文科省は5月10日、東日本大震災と東京電力福島第一原子力発電所の事故で深刻な被害を受けた、福島県の教育課題を協議する「福島県避難指示区域等内の学校に対する支援本部」の会合を開いた。終了後、福島県双葉郡の教委で構成する同県双葉地区教育長会は、支援本部長を務める浮島智子文科副大臣に面会し、大震災から10年間を想定した復興・創生期間の終了後も、教職員の加配措置や財政支援を継続するよう求める要望書を提出した。

「福島県避難指示区域等内の学校に対する支援本部」の会合

要望書では、原発事故で被災した児童生徒の多くが現在も福島県内で避難生活を送っており、学習面や生活面で課題を抱えている、との現状認識を表明。そのうえで、きめ細やかな教育的支援のために教職員を手厚く配置する加配措置を継続し、スクールカウンセラーやICT教育コーディネーターなど専門人材の配置を充実させるよう求めた。

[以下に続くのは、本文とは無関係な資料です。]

$ cat config.mk
export PLATFORM = sky130hd
export DESIGN_NAME = rtc_bcd_clock_flat
export DESIGN_NICKNAME = d
export VERILOG_FILES = /design/src/rtl/rtc_bcd_clock_if.sv /design/src/rtl/rtc_bcd_clock.sv /design/src/flat_wrapper.sv
export SDC_FILE = /design/constraint.sdc
export NUM_CORES = 1
export LEC_CHECK = 0
export ABC_AREA = 1
export CAP_MARGIN = 10
export CELL_PAD_IN_SITES_DETAIL_PLACEMENT = 1
export CELL_PAD_IN_SITES_GLOBAL_PLACEMENT = 1
export CORE_MARGIN = 2
export CORE_UTILIZATION = 25
export CTS_BUF_LIST = sky130_fd_sc_hd__clkbuf_4
export CTS_CLUSTER_SIZE = 8
export DETAILED_ROUTE_END_ITERATION = 16
export PLACE_DENSITY_LB_ADDON = 0.05
export SYNTH_ARGS = -nofsm -noshare
export SYNTH_HDL_FRONTEND = slang
export SYNTH_SLANG_ARGS = --single-unit
$ cat constraint.sdc
create_clock -name clk -period 5.4 [get_ports clk]
set_clock_uncertainty 0.15 [all_clocks]
set_input_delay 0.54 -clock clk [delete_from_list [all_inputs] [get_ports clk]]
set_output_delay 0.54 -clock clk [all_outputs]
set_load 0.03 [all_outputs]
$ cat src/rtl/rtc_bcd_clock_if.sv
//------------------------------------------------------------------------------
// Module      : rtc_bcd_clock_if
// Description : Control, set, alarm and display bundle of the BCD clock.
// Revision    : 1.0 - initial release
//------------------------------------------------------------------------------
`default_nettype none

interface rtc_bcd_clock_if;
  logic       en;
  logic       mode_12h;
  logic       set_valid;
  logic [4:0] set_hr;
  logic [5:0] set_min;
  logic [5:0] set_sec;
  logic       alarm_en;
  logic [4:0] alarm_hr;
  logic [5:0] alarm_min;
  logic [6:0] hr_m;
  logic [6:0] hr_l;
  logic [6:0] min_m;
  logic [6:0] min_l;
  logic [6:0] sec_m;
  logic [6:0] sec_l;
  logic       pm;
  logic       sec_tick;
  logic       alarm_hit;
  logic       set_err;

  modport master (
    output en, mode_12h, set_valid, set_hr, set_min, set_sec,
           alarm_en, alarm_hr, alarm_min,
    input  hr_m, hr_l, min_m, min_l, sec_m, sec_l,
           pm, sec_tick, alarm_hit, set_err
  );

  modport slave (
    input  en, mode_12h, set_valid, set_hr, set_min, set_sec,
           alarm_en, alarm_hr, alarm_min,
    output hr_m, hr_l, min_m, min_l, sec_m, sec_l,
           pm, sec_tick, alarm_hit, set_err
  );
endinterface

`default_nettype wire

$ cat src/rtl/rtc_bcd_clock.sv
//------------------------------------------------------------------------------
// Module      : rtc_bcd_clock
// Description : HH:MM:SS BCD clock with set, alarm, 12/24h seven-segment out.
// Revision    : 1.0 - initial release
//------------------------------------------------------------------------------
`default_nettype none

module rtc_bcd_clock #(
  parameter int unsigned CLK_DIV        = 50000000,
  parameter bit          SEG_ACTIVE_LOW = 1'b1
) (
  input  wire logic      clk,
  input  wire logic      rst,
  rtc_bcd_clock_if.slave bus
);

  localparam logic [31:0] c_div_last = 32'(CLK_DIV - 1);
  localparam logic [6:0]  c_blank_al = 7'b1111111;

  // Repeated subtraction keeps the 0-59 conversion free of a divider.
  function automatic logic [6:0] f_bin2bcd(input logic [5:0] v);
    logic [2:0] t;
    logic [5:0] u;
    t = 3'd0;
    u = v;
    for (int k = 0; k < 5; k++) begin
      if (u >= 6'd10) begin
        u = u - 6'd10;
        t = t + 3'd1;
      end
    end
    return {t, u[3:0]};
  endfunction

  function automatic logic [6:0] f_seg(input logic [3:0] d);
    logic [6:0] s;
    case (d)
      4'd0:    s = 7'b0000001;
      4'd1:    s = 7'b1001111;
      4'd2:    s = 7'b0010010;
      4'd3:    s = 7'b0000110;
      4'd4:    s = 7'b1001100;
      4'd5:    s = 7'b0100100;
      4'd6:    s = 7'b0100000;
      4'd7:    s = 7'b0001111;
      4'd8:    s = 7'b0000000;
      4'd9:    s = 7'b0000100;
      default: s = c_blank_al;
    endcase
    return s;
  endfunction

  logic [31:0] r_presc;
  logic [1:0]  r_hr_t;
  logic [3:0]  r_hr_u;
  logic [2:0]  r_min_t;
  logic [3:0]  r_min_u;
  logic [2:0]  r_sec_t;
  logic [3:0]  r_sec_u;
  logic        r_sec_tick;
  logic        r_alarm_hit;
  logic        r_set_err;

  logic        w_tick;
  logic        w_set_ok;
  logic [6:0]  w_set_hr_bcd;
  logic [6:0]  w_set_min_bcd;
  logic [6:0]  w_set_sec_bcd;
  logic        w_c_st, w_c_mu, w_c_mt, w_c_h;
  logic [1:0]  w_n_hr_t;
  logic [3:0]  w_n_hr_u;
  logic [2:0]  w_n_min_t;
  logic [3:0]  w_n_min_u;
  logic [2:0]  w_n_sec_t;
  logic [3:0]  w_n_sec_u;
  logic [4:0]  w_n_hr_bin;
  logic [5:0]  w_n_min_bin;
  logic        w_alarm_match;

  assign w_tick   = bus.en && (r_presc == c_div_last);
  assign w_set_ok = bus.set_valid && (bus.set_hr <= 5'd23) &&
                    (bus.set_min <= 6'd59) && (bus.set_sec <= 6'd59);

  assign w_set_hr_bcd  = f_bin2bcd({1'b0, bus.set_hr});
  assign w_set_min_bcd = f_bin2bcd(bus.set_min);
  assign w_set_sec_bcd = f_bin2bcd(bus.set_sec);

  // Ripple-carry chain through the six digit counters.
  assign w_c_st = (r_sec_u == 4'd9);
  assign w_c_mu = w_c_st && (r_sec_t == 3'd5);
  assign w_c_mt = w_c_mu && (r_min_u == 4'd9);
  assign w_c_h  = w_c_mt && (r_min_t == 3'd5);

  always_comb begin
    w_n_sec_u = w_c_st ? 4'd0 : r_sec_u + 4'd1;
    w_n_sec_t = r_sec_t;
    w_n_min_u = r_min_u;
    w_n_min_t = r_min_t;
    w_n_hr_t  = r_hr_t;
    w_n_hr_u  = r_hr_u;
    if (w_c_st) w_n_sec_t = (r_sec_t == 3'd5) ? 3'd0 : r_sec_t + 3'd1;
    if (w_c_mu) w_n_min_u = (r_min_u == 4'd9) ? 4'd0 : r_min_u + 4'd1;
    if (w_c_mt) w_n_min_t = (r_min_t == 3'd5) ? 3'd0 : r_min_t + 3'd1;
    if (w_c_h) begin
      if (r_hr_t == 2'd2 && r_hr_u == 4'd3) begin
        w_n_hr_t = 2'd0;
        w_n_hr_u = 4'd0;
      end else if (r_hr_u == 4'd9) begin
        w_n_hr_t = r_hr_t + 2'd1;
        w_n_hr_u = 4'd0;
      end else begin
        w_n_hr_u = r_hr_u + 4'd1;
      end
    end
  end

  // Next time is always legal, so out-of-range alarm fields can never match.
  assign w_n_hr_bin    = {3'd0, w_n_hr_t} * 5'd10 + {1'b0, w_n_hr_u};
  assign w_n_min_bin   = {3'd0, w_n_min_t} * 6'd10 + {2'd0, w_n_min_u};
  assign w_alarm_match = bus.alarm_en && (w_n_hr_bin == bus.alarm_hr) &&
                         (w_n_min_bin == bus.alarm_min) &&
                         (w_n_sec_t == 3'd0) && (w_n_sec_u == 4'd0);

  always_ff @(posedge clk) begin
    if (rst) begin
      r_presc     <= '0;
      r_hr_t      <= '0;
      r_hr_u      <= '0;
      r_min_t     <= '0;
      r_min_u     <= '0;
      r_sec_t     <= '0;
      r_sec_u     <= '0;
      r_sec_tick  <= 1'b0;
      r_alarm_hit <= 1'b0;
      r_set_err   <= 1'b0;
    end else begin
      r_set_err <= bus.set_valid && !w_set_ok;
      if (w_set_ok) begin
        r_presc     <= '0;
        r_hr_t      <= w_set_hr_bcd[5:4];
        r_hr_u      <= w_set_hr_bcd[3:0];
        r_min_t     <= w_set_min_bcd[6:4];
        r_min_u     <= w_set_min_bcd[3:0];
        r_sec_t     <= w_set_sec_bcd[6:4];
        r_sec_u     <= w_set_sec_bcd[3:0];
        r_sec_tick  <= 1'b0;
        r_alarm_hit <= 1'b0;
      end else begin
        if (bus.en) r_presc <= w_tick ? '0 : r_presc + 32'd1;
        r_sec_tick  <= w_tick;
        r_alarm_hit <= w_tick && w_alarm_match;
        if (w_tick) begin
          r_hr_t  <= w_n_hr_t;
          r_hr_u  <= w_n_hr_u;
          r_min_t <= w_n_min_t;
          r_min_u <= w_n_min_u;
          r_sec_t <= w_n_sec_t;
          r_sec_u <= w_n_sec_u;
        end
      end
    end
  end

  logic [4:0] w_hr_bin;
  logic [4:0] w_hr12;
  logic [6:0] w_hr12_bcd;
  logic [3:0] w_hr_m_dig;
  logic [3:0] w_hr_l_dig;
  logic       w_hr_blank;
  logic [6:0] w_hr_m_al, w_hr_l_al, w_min_m_al, w_min_l_al, w_sec_m_al, w_sec_l_al;

  assign w_hr_bin   = {3'd0, r_hr_t} * 5'd10 + {1'b0, r_hr_u};
  assign w_hr12     = (w_hr_bin == 5'd0)  ? 5'd12 :
                      (w_hr_bin > 5'd12)  ? w_hr_bin - 5'd12 : w_hr_bin;
  assign w_hr12_bcd = f_bin2bcd({1'b0, w_hr12});
  assign w_hr_m_dig = bus.mode_12h ? {1'b0, w_hr12_bcd[6:4]} : {2'd0, r_hr_t};
  assign w_hr_l_dig = bus.mode_12h ? w_hr12_bcd[3:0] : r_hr_u;
  assign w_hr_blank = bus.mode_12h && (w_hr12_bcd[6:4] == 3'd0);

  assign w_hr_m_al  = w_hr_blank ? c_blank_al : f_seg(w_hr_m_dig);
  assign w_hr_l_al  = f_seg(w_hr_l_dig);
  assign w_min_m_al = f_seg({1'b0, r_min_t});
  assign w_min_l_al = f_seg(r_min_u);
  assign w_sec_m_al = f_seg({1'b0, r_sec_t});
  assign w_sec_l_al = f_seg(r_sec_u);

  generate
    if (SEG_ACTIVE_LOW) begin : g_seg_active_low
      assign bus.hr_m  = w_hr_m_al;
      assign bus.hr_l  = w_hr_l_al;
      assign bus.min_m = w_min_m_al;
      assign bus.min_l = w_min_l_al;
      assign bus.sec_m = w_sec_m_al;
      assign bus.sec_l = w_sec_l_al;
    end else begin : g_seg_active_high
      assign bus.hr_m  = ~w_hr_m_al;
      assign bus.hr_l  = ~w_hr_l_al;
      assign bus.min_m = ~w_min_m_al;
      assign bus.min_l = ~w_min_l_al;
      assign bus.sec_m = ~w_sec_m_al;
      assign bus.sec_l = ~w_sec_l_al;
    end
  endgenerate

  assign bus.pm        = bus.mode_12h && (w_hr_bin >= 5'd12);
  assign bus.sec_tick  = r_sec_tick;
  assign bus.alarm_hit = r_alarm_hit;
  assign bus.set_err   = r_set_err;

endmodule

`default_nettype wire

$ cat src/flat_wrapper.sv
// flat-port wrapper written by rule: the top's interface ports become plain ports
module rtc_bcd_clock_flat 
#(
  parameter int unsigned CLK_DIV        = 50000000,
  parameter bit          SEG_ACTIVE_LOW = 1'b1
)
  (clk, rst, bus_en, bus_mode_12h, bus_set_valid, bus_set_hr, bus_set_min, bus_set_sec, bus_alarm_en, bus_alarm_hr, bus_alarm_min, bus_hr_m, bus_hr_l, bus_min_m, bus_min_l, bus_sec_m, bus_sec_l, bus_pm, bus_sec_tick, bus_alarm_hit, bus_set_err);
  rtc_bcd_clock_if bus_i ();
  input  wire logic clk;
  input  wire logic rst;
  input wire logic [$bits(bus_i.en)-1:0] bus_en;
  input wire logic [$bits(bus_i.mode_12h)-1:0] bus_mode_12h;
  input wire logic [$bits(bus_i.set_valid)-1:0] bus_set_valid;
  input wire logic [$bits(bus_i.set_hr)-1:0] bus_set_hr;
  input wire logic [$bits(bus_i.set_min)-1:0] bus_set_min;
  input wire logic [$bits(bus_i.set_sec)-1:0] bus_set_sec;
  input wire logic [$bits(bus_i.alarm_en)-1:0] bus_alarm_en;
  input wire logic [$bits(bus_i.alarm_hr)-1:0] bus_alarm_hr;
  input wire logic [$bits(bus_i.alarm_min)-1:0] bus_alarm_min;
  output wire logic [$bits(bus_i.hr_m)-1:0] bus_hr_m;
  output wire logic [$bits(bus_i.hr_l)-1:0] bus_hr_l;
  output wire logic [$bits(bus_i.min_m)-1:0] bus_min_m;
  output wire logic [$bits(bus_i.min_l)-1:0] bus_min_l;
  output wire logic [$bits(bus_i.sec_m)-1:0] bus_sec_m;
  output wire logic [$bits(bus_i.sec_l)-1:0] bus_sec_l;
  output wire logic [$bits(bus_i.pm)-1:0] bus_pm;
  output wire logic [$bits(bus_i.sec_tick)-1:0] bus_sec_tick;
  output wire logic [$bits(bus_i.alarm_hit)-1:0] bus_alarm_hit;
  output wire logic [$bits(bus_i.set_err)-1:0] bus_set_err;
  assign bus_i.en = bus_en;
  assign bus_i.mode_12h = bus_mode_12h;
  assign bus_i.set_valid = bus_set_valid;
  assign bus_i.set_hr = bus_set_hr;
  assign bus_i.set_min = bus_set_min;
  assign bus_i.set_sec = bus_set_sec;
  assign bus_i.alarm_en = bus_alarm_en;
  assign bus_i.alarm_hr = bus_alarm_hr;
  assign bus_i.alarm_min = bus_alarm_min;
  assign bus_hr_m = bus_i.hr_m;
  assign bus_hr_l = bus_i.hr_l;
  assign bus_min_m = bus_i.min_m;
  assign bus_min_l = bus_i.min_l;
  assign bus_sec_m = bus_i.sec_m;
  assign bus_sec_l = bus_i.sec_l;
  assign bus_pm = bus_i.pm;
  assign bus_sec_tick = bus_i.sec_tick;
  assign bus_alarm_hit = bus_i.alarm_hit;
  assign bus_set_err = bus_i.set_err;
  rtc_bcd_clock #(.CLK_DIV(CLK_DIV), .SEG_ACTIVE_LOW(SEG_ACTIVE_LOW)) u_core (.clk(clk), .rst(rst), .bus(bus_i));
endmodule
==> results of run 1 <==
[synthesized netlist by cell type (3+ instances only)]
master	count	area (um^2)
sky130_fd_sc_hd__a21oi_1	49	245
sky130_fd_sc_hd__a21oi_2	3	26.3
sky130_fd_sc_hd__a21oi_4	3	48.8
sky130_fd_sc_hd__and3_1	4	25.0
sky130_fd_sc_hd__clkbuf_1	9	33.8
sky130_fd_sc_hd__dfxtp_1	83	1660
sky130_fd_sc_hd__fa_1	3	60.1
sky130_fd_sc_hd__ha_1	98	1230
sky130_fd_sc_hd__inv_1	221	830
sky130_fd_sc_hd__inv_2	24	90.1
sky130_fd_sc_hd__nand2_1	298	1120
sky130_fd_sc_hd__nand2_2	58	363
sky130_fd_sc_hd__nand2_4	26	293
sky130_fd_sc_hd__nand3_1	117	586
sky130_fd_sc_hd__nand3_2	10	100
sky130_fd_sc_hd__nand3_4	8	140
sky130_fd_sc_hd__nand3b_1	11	82.6
sky130_fd_sc_hd__nand4_1	35	219
sky130_fd_sc_hd__nor2_1	83	312
sky130_fd_sc_hd__nor2_2	4	25.0
sky130_fd_sc_hd__nor2_4	5	56.3
sky130_fd_sc_hd__nor3_1	21	105
sky130_fd_sc_hd__nor3b_1	5	37.5
sky130_fd_sc_hd__nor4_1	9	56.3
sky130_fd_sc_hd__o21a_1	5	37.5
sky130_fd_sc_hd__o21ai_0	47	235
sky130_fd_sc_hd__o21ai_1	23	115
sky130_fd_sc_hd__o21ai_2	8	70.1
sky130_fd_sc_hd__o22ai_1	8	50.1
sky130_fd_sc_hd__or2_2	3	18.8
sky130_fd_sc_hd__xnor2_1	15	131
sky130_fd_sc_hd__xor2_1	31	272
sky130_fd_sc_hd__xor2_2	3	48.8
[registers in the layout, summed over array words and instances, names as in the netlist, 4 cells and up]
signal and count:
u_core.r_sec_u 4, u_core.bus.min_l 7, u_core.r_presc 32, u_core.r_hr_u 4
u_core.bus.min_m 7, u_core.bus.sec_m 7, u_core.bus.sec_l 7, u_core.r_min_u 4
[placed cells by master (no fill, tap or decap), types with 6 or more instances in the layout]
cell type / netlist / layout
sky130_fd_sc_hd__o21ai_4: 2 / 8
sky130_fd_sc_hd__clkdlybuf4s50_1: 0 / 65
sky130_fd_sc_hd__ha_4: 0 / 10
sky130_fd_sc_hd__dfxtp_1: 83 / 80
sky130_fd_sc_hd__nand4_1: 35 / 35
sky130_fd_sc_hd__buf_4: 2 / 214
sky130_fd_sc_hd__nor3_1: 21 / 18
sky130_fd_sc_hd__xor2_1: 31 / 29
sky130_fd_sc_hd__xnor2_1: 15 / 14
sky130_fd_sc_hd__buf_6: 2 / 18
sky130_fd_sc_hd__a21oi_1: 49 / 45
sky130_fd_sc_hd__inv_2: 24 / 41
sky130_fd_sc_hd__o21ai_1: 23 / 22
sky130_fd_sc_hd__ha_1: 98 / 86
sky130_fd_sc_hd__nand3b_1: 11 / 11
sky130_fd_sc_hd__clkbuf_4: 1 / 10
sky130_fd_sc_hd__nand3_2: 10 / 18
sky130_fd_sc_hd__nor2_4: 5 / 7
sky130_fd_sc_hd__nand3_4: 8 / 16
sky130_fd_sc_hd__nand2_1: 298 / 253
sky130_fd_sc_hd__nand2_4: 26 / 44
sky130_fd_sc_hd__o22ai_1: 8 / 8
sky130_fd_sc_hd__o21ai_2: 8 / 10
sky130_fd_sc_hd__nor2_2: 4 / 7
sky130_fd_sc_hd__nand3_1: 117 / 101
sky130_fd_sc_hd__a21oi_2: 3 / 6
sky130_fd_sc_hd__nor2_1: 83 / 78
sky130_fd_sc_hd__nor4_1: 9 / 9
sky130_fd_sc_hd__inv_1: 221 / 203
sky130_fd_sc_hd__nand2_2: 58 / 83
sky130_fd_sc_hd__o21ai_0: 47 / 40
[path summary, 6_finish.rpt]
check	start	endpoint	slack, ps	cells past startpoint
worst min-delay path	u_core.r_presc[31]	u_core.r_presc[31]	350	1
worst min register to register	u_core.r_presc[31]	u_core.r_presc[31]	350	1
worst max register to register	u_core.r_sec_u[1]	u_core.bus.alarm_hit	550	28
worst max-delay path	u_core.r_hr_t[0]	bus_hr_m[3]	-830	38
[through the flow]
stage / std cells / setup WS [ps] / hold slack, ps
after floorplan: 1375 / -125 / 293
after global placement: 2107 / -420 / 317
after detailed placement: 2107 / -583 / 325
after CTS: 2132 / -859 / 350
after global routing: 2145 / -1210 / 383
final: 2146 / -835 / 348
[layout make-up]
| class | count | share of cell area |
|---|---|---|
| repair buffers | 299 | 0.192 |
| well taps | 468 | 0.0450 |
| flip-flops and latches | 83 | 0.128 |
| inverters | 249 | 0.0724 |
| diodes | 3 | 0.000576 |
| multi-input cells | 1029 | 0.552 |
| clock buffers | 10 | 0.00576 |
| clock inverters | 5 | 0.00423 |
[layer usage]
layer	global-route usage	share of wire
met1	0.186	0.46
met3	0.0216	0.017
met5	0	0
met4	0.0325	0.012
met2	0.298	0.51
[timing repair]
item,in CTS,in global routing
pin swaps,31,43
gates resized for setup,68,80
buffers inserted,10,11
endpoints found under the setup margin,14,38
[cells by family (layout without fill, tap and decap cells)]
| group | after synthesis | after routing | share of synthesized area |
|---|---|---|---|
| compound gates | 172 | 172 | 0.118 |
| xor+xnor | 51 | 51 | 0.0553 |
| fa+ha+maj | 101 | 101 | 0.140 |
| buf+inv | 263 | 563 | 0.111 |
| flops | 83 | 83 | 0.181 |
| other cells | 0 | 3 | 0 |
| simple gates | 705 | 705 | 0.394 |
==> PnR_summary.wiki, run 1 <==
{| class="wikitable"
! Metric !! Value
|-
| Clock edge transition at the registers on the reported setup and hold paths || around 180 ps
|-
| Clock tree from TritonCTS || done
|-
| Unrepaired setup endpoints after global routing || yes
|-
| Required time reported for the critical path endpoint || 4710 ps
|-
| Minimum clock period after layout || about 6200 ps
|-
| Asr flop ratio synth || 0
|-
| Area of the multi-input gates || around 0.007 mm^2
|-
| Number of fillers in the final layout || around 4,500
|-
| Net count of the finished layout || about 1,800
|-
| Final routed wirelength across all metal layers || ~29 mm
|-
| Worst Tran Pin Value || approximately 810 ps
|-
| DPL Wire Length || roughly 24 mm
|-
| Worst-skew pair later-pin latency || about 540 ps
|-
| Number of DRC violations after detailed-routing iteration 0 || 181
|-
| Worst max-slew margin expressed relative to the limit || 0.457
|-
| Die width || about 200 um
|-
| Synthesized cell area || around 0.0092 mm^2
|-
| Std-Cell Rows || 70
|-
| Final number of hold-violating endpoints || 0
|-
| Aggregate global routing overflow || 0
|-
| Warning count from the yosys run || 0
|-
| Port Buf Inserts || 79
|-
| Max-capacitance violation count || 0
|-
| Die outline area || approximately 0.038 mm^2
|-
| Synthesized instance count || around 1,400
|-
| Vertical extent of the die || ~200 um
|-
| Remaining antenna violation count || 0
|-
| Netlist cell types || 62
|-
| Count of buffer and inverter cells on the critical path || 10
|-
| Post-route fraction of the period consumed by the critical path || 1.15
|-
| Post-detailed-placement cell area || about 0.012 mm^2
|-
| Number of top-level pins || 80
|-
| Number of hold buffers added after cts || 0
|-
| Via count || 9,454
|-
| Final Core Density || 0.358
|-
| First-pass GRT wire length || 48.7 mm
|-
| Syn_area_per_cell || 6.67 um^2
|-
| Largest net degree at the start of global routing || 17
|-
| Relative area change from synthesis to final layout || 42.0%
|-
| Sink count of the clock tree || 83
|-
| Final Max Tran Viols || 0
|-
| Largest driver fanout on the critical path || 6
|-
| Wire length per cell || roughly 14 um
|-
| Proportion of synthesized chip area in sequential cells || 0.181
|-
| Post-Synthesis Net Count || between 1,500 and 2,000
|-
| Count of flip-flops with a built-in enable after synthesis || 0
|-
| Fraction of layout instances using a drive strength above 1 || 0.325
|-
| Most numerous cell on the critical path || sky130_fd_sc_hd__inv_2
|-
| #FFs+latches synth || 83
|-
| Initial antenna violation count || 2
|-
| Root buffer selected by CTS || sky130_fd_sc_hd__clkbuf_4
|-
| Run status || finished with violations
|-
| GRT Resource Usage Total || 0.157
|-
| Vias in the first global route || 10,100
|-
| CTS H-tree lvls || 3
|-
| Capturing element type of the critical path || output port
|-
| Average via count per standard cell || around 4.4
|-
| CTS Buffer Depth || 2
|-
| Violations in the final reports || setup timing
|-
| Setup TNS || -10,550 ps
|-
| Length of the first detailed-routing pass in iterations || 4
|-
| Total CTS buffers || 9
|-
| Total area of sequential cells || 0.00167 mm^2
|-
| Core footprint || 0.0363 mm^2
|-
| Weighted congestion at the end of routability-driven global placement || a little under 0.8
|-
| Ys flop type || sky130_fd_sc_hd__dfxtp_1
|-
| Top cell family by delay on the critical path || adder cells
|-
| Summed area of non-filler cells in the final layout || 0.0130 mm^2
|-
| Crit path max-delay cell type || sky130_fd_sc_hd__fa_2
|-
| Arr. time, crit path || around 5500 ps
|-
| Fmax || between 0.15 and 0.2 GHz
|-
| Sort of element at the start of the critical path || register
|-
| Least setup slack across all paths after layout || -835 ps
|-
| Class of the worst hold path || reg2reg
|-
| Detailed-route DRC error count || 0
|-
| Effective utilization at floorplan || 0.252
|-
| Kind of critical path || reg2out
|-
| Final number of setup-violating endpoints || 14
|-
| CP max stage delay || 550 ps
|}
Power of run 1 is not shown: default switching activity piles up to over one toggle a cycle in this logic, so the estimate is an artifact.
==> run 2: changes to the inputs <==
- CORE_ASPECT_RATIO: unset -> 0.8
- clock period: 5.4 -> 6.5 ns (I/O delays scaled with it)
==> run 2 against run 1 <==
The flow now finishes without violations. Flip-flop and latch count unchanged. Cell count down 7.0%. Worst hold slack worse by 3.2 ps.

また、避難指示解除に伴う学校の再開に向け、ふるさとに根ざした魅力ある学校づくりが必要だとして、施設・設備の充実への財政支援、市町村教育委員会への人的支援、各市町村に一人ずつの教育行政アドバイザーの派遣など、ハードとソフトの両面から「力強い支援を引き続き行う」よう促した。

中高一貫校として創設されたふたば未来学園についても、復興特別交付税による寄宿舎の運営など教育・生活環境整備への支援継続を要求した。